[RECORDS FOR THIS EXERCISE Boundary: Start]

--- src/rtl/xfr_pkg.sv ---
package xfr_pkg;

    // Default geometry of one input port
    localparam int FLIT_W_DEF    = 64;
    localparam int BUF_DEPTH_DEF = 4;

    // What the entry at the head of the store allows this cycle
    typedef enum logic [1:0] {
        HK_EMPTY    = 2'd0,  // nothing stored
        HK_PLAIN    = 2'd1,  // plain word, release as is
        HK_WAIT_KEY = 2'd2,  // masked word, successor not yet stored
        HK_UNMASK   = 2'd3   // masked word, successor present
    } head_kind_e;

    function automatic head_kind_e classify_head(
        input logic have_head,
        input logic have_next,
        input logic head_coded
    );
        if (!have_head)      return HK_EMPTY;
        else if (!head_coded) return HK_PLAIN;
        else if (!have_next)  return HK_WAIT_KEY;
        else                  return HK_UNMASK;
    endfunction

    function automatic logic kind_releasable(input head_kind_e k);
        return (k == HK_PLAIN) || (k == HK_UNMASK);
    endfunction

endpackage

--- src/rtl/xfr_flit_store.sv ---
module xfr_flit_store #(
    parameter int DATA_W = xfr_pkg::FLIT_W_DEF,
    parameter int DEPTH  = xfr_pkg::BUF_DEPTH_DEF,
    localparam int PTR_W = $clog2(DEPTH),
    localparam int CNT_W = $clog2(DEPTH + 1)
) (
    input  logic              clk,
    input  logic              rst,
    input  logic              wr_en,
    input  logic [DATA_W-1:0] wr_data,
    input  logic              wr_coded,
    input  logic              rd_pop,
    output logic [DATA_W-1:0] head_data,
    output logic              head_coded,
    output logic [DATA_W-1:0] next_data,
    output logic [CNT_W-1:0]  occupancy,
    output logic              full
);

    // DEPTH must be a power of two and at least 2: pointers wrap naturally.
    typedef struct packed {
        logic [DATA_W-1:0] word;
        logic              coded;
    } slot_t;

    slot_t              slots_q [DEPTH];
    logic [PTR_W-1:0]   wr_ptr_q;
    logic [PTR_W-1:0]   rd_ptr_q;
    logic [PTR_W-1:0]   nx_ptr;
    logic [CNT_W-1:0]   count_q;
    logic [DEPTH-1:0]   slot_we;

    // Per-slot write strobes
    for (genvar i = 0; i < DEPTH; i++) begin : g_slot_we
        assign slot_we[i] = wr_en && (wr_ptr_q == PTR_W'(i));
    end

    always_ff @(posedge clk) begin
        if (rst) begin
            for (int i = 0; i < DEPTH; i++) begin
                slots_q[i] <= '0;
            end
        end else begin
            for (int i = 0; i < DEPTH; i++) begin
                if (slot_we[i]) begin
                    slots_q[i] <= '{word: wr_data, coded: wr_coded};
                end
            end
        end
    end

    always_ff @(posedge clk) begin
        if (rst) begin
            wr_ptr_q <= '0;
            rd_ptr_q <= '0;
            count_q  <= '0;
        end else begin
            if (wr_en)  wr_ptr_q <= wr_ptr_q + PTR_W'(1);
            if (rd_pop) rd_ptr_q <= rd_ptr_q + PTR_W'(1);
            case ({wr_en, rd_pop})
                2'b10:   count_q <= count_q + CNT_W'(1);
                2'b01:   count_q <= count_q - CNT_W'(1);
                default: count_q <= count_q;
            endcase
        end
    end

    assign nx_ptr     = rd_ptr_q + PTR_W'(1);
    assign head_data  = slots_q[rd_ptr_q].word;
    assign head_coded = slots_q[rd_ptr_q].coded;
    assign next_data  = slots_q[nx_ptr].word;
    assign occupancy  = count_q;
    assign full       = (count_q == CNT_W'(DEPTH));


    no_overflow_chk: assert property (@(posedge clk) disable iff (rst)
        full |-> !wr_en);


    no_underflow_chk: assert property (@(posedge clk) disable iff (rst)
        (count_q == '0) |-> !rd_pop);

endmodule
`src/rtl/txq_pkg.sv`:
```
package txq_pkg;
   typedef struct packed {
      logic fin;
      logic abt;
   } tag_t;
endpackage

```
`src/rtl/txq_ptrs.sv`:
```
module txq_ptrs #(
   parameter int DEPTH = 64,
   localparam int PW = $clog2(DEPTH),
   localparam int CW = $clog2(DEPTH + 1)
) (
   input  logic          clk,
   input  logic          rst_n,
   input  logic          wr_en,
   input  logic          rd_req,
   input  logic          tag_en,
   output logic          push,
   output logic          ovw,
   output logic          tag_ok,
   output logic [PW-1:0] wr_idx,
   output logic [PW-1:0] rd_idx,
   output logic [PW-1:0] last_idx,
   output logic [CW-1:0] cnt,
   output logic          tag_late
);
   localparam logic [CW-1:0] FULL_CNT = CW'(DEPTH);
   localparam logic [PW-1:0] TOP_IDX  = PW'(DEPTH - 1);

   logic pop, full, last_live, last_gone;

   function automatic logic [PW-1:0] bump(input logic [PW-1:0] p);
      return (p == TOP_IDX) ? '0 : p + 1'b1;
   endfunction

   assign full      = (cnt == FULL_CNT);
   assign pop       = rd_req && (cnt != '0);
   assign push      = wr_en && !full;
   assign ovw       = wr_en && full;
   assign last_gone = pop && (rd_idx == last_idx);
   assign tag_ok    = tag_en && !push && last_live && !last_gone;

   always_ff @(posedge clk or negedge rst_n) begin
      if (!rst_n) begin
         wr_idx    <= '0;
         rd_idx    <= '0;
         last_idx  <= '0;
         cnt       <= '0;
         last_live <= 1'b0;
         tag_late  <= 1'b0;
      end else begin
         tag_late <= tag_en && !push && !tag_ok;
         if (push) begin
            wr_idx    <= bump(wr_idx);
            last_idx  <= wr_idx;
            last_live <= 1'b1;
         end else if (last_gone) begin
            last_live <= 1'b0;
         end
         if (pop) rd_idx <= bump(rd_idx);
         case ({push, pop})
            2'b10:   cnt <= cnt + 1'b1;
            2'b01:   cnt <= cnt - 1'b1;
            default: cnt <= cnt;
         endcase
      end
   end

   a_r5_overrun_keeps_count: assert property (@(posedge clk) disable iff (!rst_n)
      (full && wr_en && !rd_req) |=> (cnt == FULL_CNT));
   a_r2_empty_pop_ignored: assert property (@(posedge clk) disable iff (!rst_n)
      (cnt == '0 && !wr_en) |=> (cnt == '0));
   a_r3_count_bounded: assert property (@(posedge clk) disable iff (!rst_n)
      cnt <= FULL_CNT);
   a_r8_no_late_after_push: assert property (@(posedge clk) disable iff (!rst_n)
      (wr_en && !full) |=> !tag_late);
endmodule

```
`src/rtl/txq_store.sv`:
```
module txq_store
   import txq_pkg::*;
#(
   parameter int DATA_W = 8,
   parameter int DEPTH  = 64,
   localparam int PW = $clog2(DEPTH)
) (
   input  logic              clk,
   input  logic              rst_n,
   input  logic              push,
   input  logic              ovw,
   input  logic              tag_ok,
   input  logic [PW-1:0]     wr_idx,
   input  logic [PW-1:0]     last_idx,
   input  logic [PW-1:0]     rd_idx,
   input  logic [DATA_W-1:0] wr_data,
   input  tag_t              tag_new,
   input  tag_t              tag_in,
   output logic [DATA_W-1:0] rd_data,
   output tag_t              rd_tag
);
   logic [DATA_W-1:0] data_q [DEPTH];
   tag_t              tag_q  [DEPTH];

   for (genvar e = 0; e < DEPTH; e++) begin : g_ent
      localparam logic [PW-1:0] IDX = PW'(e);
      logic hit_push, hit_last;
      assign hit_push = push && (wr_idx == IDX);
      assign hit_last = last_idx == IDX;

      always_ff @(posedge clk) begin
         if (hit_push || (ovw && hit_last)) data_q[e] <= wr_data;
      end

      always_ff @(posedge clk or negedge rst_n) begin
         if (!rst_n)
            tag_q[e] <= '0;
         else if (hit_push)
            tag_q[e] <= tag_new;
         else if (tag_ok && hit_last && !tag_q[e].fin)
            tag_q[e] <= tag_t'(tag_q[e] | tag_in);
      end

      a_r7_fin_sticky: assert property (@(posedge clk) disable iff (!rst_n)
         (tag_q[e].fin && !hit_push) |=> tag_q[e].fin);
      a_r7_abt_frozen: assert property (@(posedge clk) disable iff (!rst_n)
         (tag_q[e].fin && !hit_push) |=> $stable(tag_q[e].abt));
   end

   assign rd_data = data_q[rd_idx];
   assign rd_tag  = tag_q[rd_idx];
endmodule

```
`src/rtl/txq_level.sv`:
```
module txq_level #(
   parameter int DEPTH   = 64,
   parameter bit REG_IRQ = 1'b0,
   localparam int LW = $clog2(DEPTH),
   localparam int CW = $clog2(DEPTH + 1)
) (
   input  logic          clk,
   input  logic          rst_n,
   input  logic [CW-1:0] cnt,
   input  logic [LW-1:0] trig_lvl,
   output logic [CW-1:0] free_cnt,
   output logic          space_irq
);
   logic above;

   assign free_cnt = CW'(DEPTH) - cnt;
   assign above    = free_cnt >= CW'(trig_lvl);

   if (REG_IRQ) begin : g_reg
      always_ff @(posedge clk or negedge rst_n) begin
         if (!rst_n) space_irq <= 1'b0;
         else        space_irq <= above;
      end
   end else begin : g_comb
      assign space_irq = above;
      a_r4_irq_zero_level: assert property (@(posedge clk) disable iff (!rst_n)
         (trig_lvl == '0) |-> space_irq);
   end
endmodule

```
`src/rtl/txq_tagged_fifo.sv`:
```
module txq_tagged_fifo
   import txq_pkg::*;
#(
   parameter int DATA_W  = 8,
   parameter int DEPTH   = 64,
   parameter bit REG_IRQ = 1'b0,
   localparam int PW = $clog2(DEPTH),
   localparam int LW = $clog2(DEPTH),
   localparam int CW = $clog2(DEPTH + 1)
) (
   input  logic              clk,
   input  logic              rst_n,
   input  logic              wr_en,
   input  logic [DATA_W-1:0] wr_data,
   input  logic              tag_en,
   input  logic              tag_fin,
   input  logic              tag_abt,
   input  logic              rd_req,
   output logic [DATA_W-1:0] rd_data,
   output logic              rd_fin,
   output logic              rd_abt,
   output logic              rd_empty,
   input  logic [LW-1:0]     trig_lvl,
   output logic [CW-1:0]     free_cnt,
   output logic              space_irq,
   output logic              tag_late
);
   if (DEPTH < 2) begin : g_bad_depth
      $error("txq_tagged_fifo: DEPTH must be at least 2");
   end
   if (DATA_W < 1) begin : g_bad_width
      $error("txq_tagged_fifo: DATA_W must be positive");
   end

   logic          push, ovw, tag_ok;
   logic [PW-1:0] wr_idx, rd_idx, last_idx;
   logic [CW-1:0] cnt;
   tag_t          tag_in, tag_new, rd_tag;

   assign tag_in  = '{fin: tag_fin, abt: tag_abt};
   assign tag_new = tag_en ? tag_in : '0;

   txq_ptrs #(.DEPTH(DEPTH)) u_ptrs (
      .clk, .rst_n, .wr_en, .rd_req, .tag_en,
      .push, .ovw, .tag_ok, .wr_idx, .rd_idx, .last_idx, .cnt, .tag_late
   );

   txq_store #(.DATA_W(DATA_W), .DEPTH(DEPTH)) u_store (
      .clk, .rst_n, .push, .ovw, .tag_ok, .wr_idx, .last_idx, .rd_idx,
      .wr_data, .tag_new, .tag_in, .rd_data, .rd_tag
   );

   txq_level #(.DEPTH(DEPTH), .REG_IRQ(REG_IRQ)) u_level (
      .clk, .rst_n, .cnt, .trig_lvl, .free_cnt, .space_irq
   );

   assign rd_fin   = rd_tag.fin;
   assign rd_abt   = rd_tag.abt;
   assign rd_empty = (cnt == '0);

   a_r8_late_needs_tag: assert property (@(posedge clk) disable iff (!rst_n)
      tag_late |-> $past(tag_en));
   a_r2_pop_frees_space: assert property (@(posedge clk) disable iff (!rst_n)
      (rd_req && !rd_empty && !wr_en) |=> (free_cnt == $past(free_cnt) + 1'b1));
endmodule

```
===== config.mk =====
export PLATFORM = sky130hd
export DESIGN_NAME = tlb_xlate
export DESIGN_NICKNAME = d
export VERILOG_FILES = /design/src/rtl/tlbx_pkg.sv /design/src/rtl/tlb_entry_cmp.sv /design/src/rtl/tlb_match_array.sv /design/src/rtl/tlb_perm_check.sv /design/src/rtl/tlb_urc_counter.sv /design/src/rtl/tlb_xlate.sv
export SDC_FILE = /design/constraint.sdc
export NUM_CORES = 1
export LEC_CHECK = 0
export BUFFER_PORTS_ARGS = -buffer_cell sky130_fd_sc_hd__clkbuf_2
export CORE_AREA = 4 4 229 231
export DETAILED_ROUTE_END_ITERATION = 8
export DIE_AREA = 0 0 233 235
export GPL_TIMING_DRIVEN = 0
export HOLD_SLACK_MARGIN = 0.05
export PLACE_DENSITY = 0.5
export RECOVER_POWER = 25
export SYNTH_ARGS = -nofsm -noshare
export SYNTH_HDL_FRONTEND = slang
export SYNTH_SLANG_ARGS = --single-unit

===== constraint.sdc =====
create_clock -name clk -period 2.7 [get_ports clk]
set_input_delay 0.27 -clock clk [delete_from_list [all_inputs] [get_ports clk]]
set_output_delay 0.27 -clock clk [all_outputs]
set_load 0.02 [all_outputs]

[RECORDS FOR THIS EXERCISE Boundary: End]

* _TASK TO COMPLETE_
Report how many lines above include "genvar". Nothing else.

* _RESULT_
2